At the moment, the government of Shanghai is currently regulated by a top-down policy, since in China national interests are more important than local. This influences the ability of
the municipalities to implement their initiatives to counter current air pollution. However, implementation of local environmental laws is not ruled out, in 2000 the municipality of Shanghai came up with a three-year Environmental Action Plan to improve the air quality. The first step towards a sustainable and liveable city had been made by the government whereby resilience thinking played an important role during the development of the policy (Shin, 2012).
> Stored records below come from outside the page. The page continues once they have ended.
### src/rtl/av_fr_seq.sv
module av_fr_seq #(
  parameter int LEN_W = 12
) (
  input  logic             clk_i,
  input  logic             rst_ni,
  input  logic             valid_i,
  input  logic             sync_i,
  input  logic [LEN_W-1:0] pkt_len_i,
  output logic             start_o,
  output logic             abort_o,
  output logic             push_o,
  output logic             last_o
);
  logic             active_q;
  logic [LEN_W-1:0] cnt_q, len_q, eff_len;

  assign eff_len = (pkt_len_i < LEN_W'(2)) ? LEN_W'(2) : pkt_len_i;
  assign start_o = valid_i & sync_i;
  assign abort_o = start_o & active_q;
  assign push_o  = valid_i & (sync_i | active_q);
  assign last_o  = valid_i & ~sync_i & active_q & ((cnt_q + LEN_W'(1)) == len_q);

  always_ff @(posedge clk_i or negedge rst_ni) begin
    if (!rst_ni) begin
      active_q <= 1'b0;
      cnt_q    <= '0;
      len_q    <= LEN_W'(2);
    end else if (start_o) begin
      active_q <= 1'b1;
      cnt_q    <= LEN_W'(1);
      len_q    <= eff_len;
    end else if (push_o) begin
      cnt_q <= cnt_q + LEN_W'(1);
      if (last_o) active_q <= 1'b0;
    end
  end

  AST_CNT_BELOW_LEN: assert property (@(posedge clk_i) disable iff (!rst_ni)
    active_q |-> (cnt_q < len_q && len_q >= LEN_W'(2)));
  AST_LEN_HELD: assert property (@(posedge clk_i) disable iff (!rst_ni)
    (active_q && !start_o) |=> $stable(len_q));
endmodule

### src/rtl/av_fr_pack.sv
module av_fr_pack
  import av_fr_pkg::*;
#(
  parameter int TS_W = 25
) (
  input  logic              clk_i,
  input  logic              rst_ni,
  input  logic              start_i,
  input  logic              abort_i,
  input  logic              push_i,
  input  logic              last_i,
  input  logic [7:0]        byte_i,
  input  logic              ts_en_i,
  input  logic [TS_W-1:0]   ts_i,
  output logic              wr_en_o,
  output logic [QUAD_W-1:0] wr_data_o,
  output logic              wr_commit_o,
  output logic              wr_discard_o
);
  logic [QUAD_W-1:0] qd_q, word;
  logic [LANE_W-1:0] lane_q;

  assign word = put_byte(start_i ? '0 : qd_q, start_i ? '0 : lane_q, byte_i);

  always_ff @(posedge clk_i or negedge rst_ni) begin
    if (!rst_ni) begin
      qd_q         <= '0;
      lane_q       <= '0;
      wr_en_o      <= 1'b0;
      wr_data_o    <= '0;
      wr_commit_o  <= 1'b0;
      wr_discard_o <= 1'b0;
    end else begin
      wr_en_o      <= 1'b0;
      wr_commit_o  <= 1'b0;
      wr_discard_o <= abort_i;
      if (start_i) begin
        // length >= 2, so the opening byte never completes a quadlet
        if (ts_en_i) begin
          wr_en_o   <= 1'b1;
          wr_data_o <= {{(QUAD_W-TS_W){1'b0}}, ts_i};
        end
        qd_q   <= word;
        lane_q <= LANE_W'(1);
      end else if (push_i) begin
        if (lane_q == LANE_W'(LANES-1) || last_i) begin
          wr_en_o     <= 1'b1;
          wr_data_o   <= word;
          wr_commit_o <= last_i;
          qd_q        <= '0;
          lane_q      <= '0;
        end else begin
          qd_q   <= word;
          lane_q <= lane_q + LANE_W'(1);
        end
      end
    end
  end

  AST_COMMIT_WITH_WRITE: assert property (@(posedge clk_i) disable iff (!rst_ni)
    wr_commit_o |-> wr_en_o);
  AST_NO_COMMIT_AND_DROP: assert property (@(posedge clk_i) disable iff (!rst_ni)
    !(wr_commit_o && wr_discard_o));
  AST_IDLE_NO_WRITE: assert property (@(posedge clk_i) disable iff (!rst_ni)
    !(start_i || push_i) |=> !wr_en_o);
endmodule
Another important topic from a political perspective concerns the current national ideals of China. Under Deng Xiaoping (leader of the People’s Republic of China from 1978 to 1992) the ideals of China shifted to a form of “market socialism” whereby he successfully opened up China to the outside world and China experienced industrialization. The current constitution was born in 1982, where the first step towards freedom and the right to own private property was set. In practice, the constitution did not completely exist. This was visible in the national and local legal system, whereby it was not allowed to implement new law. As a result of the increasing rate of computer usage in China, ethics became a more openly discussed topic. This resulted in an increase in the demand for privacy and ownership over the past years. In contrast to the capitalistic bottom-up approach needed to support an ETS in general, the government of China is currently regulated in the form of a “state-led” market system. The presence of the current system could deteriorate the effect of the implementation of an ETS. To support for a successful implementation of an ETS, a transition towards a bottom-up capitalistic market regulation system in China is expected to be essential. However the question remains if this transition is possible, this will further be elaborated on in the results section (Han 2000; Shin, 2012).
Modelling
General equilibrium model
Lastly, the key concept of closed models from the modelling discipline is used to describe the current situation and determine the effect of an ETS on the air quality. A model that is frequently used is to map the outcome of new policy implementations is the computable general equilibrium (CGE) model. The CGE is a model that describes a simplified representation of a certain market. The fundamental basis of the CGE models is the theory of equilibrium formed by Leon Walras in 1874 (Cardenete, 2012). For an economic system to reach equilibrium it has to be closed, meaning that the flow of commodities stays within the system. Different actors are represented in the state of equilibrium. The fundamental
assumption is that both products and value circulate through the system, and are therefore conserved. This means that no value or product can be created, or destroyed out of nothing. Research of Changhong (2001) suggests that case of Shanghai can be described by a CGE model, treating it as a closed system. A frequently used example of a CGE model is the MARKAL model by Changhong (2001). Problems might arise since China is led by a top-down structured national government, therefore a closed system of Shanghai might not be representative for the laws and policies that are present in the current system. However, the research problem concerns air pollution which is a local effect and could therefore be described by a local or regional closed system. Therefore if air quality and related policies are regulated on the local level, a closed system could be realistic for Shanghai (Tao, 2009; Shin, 2012).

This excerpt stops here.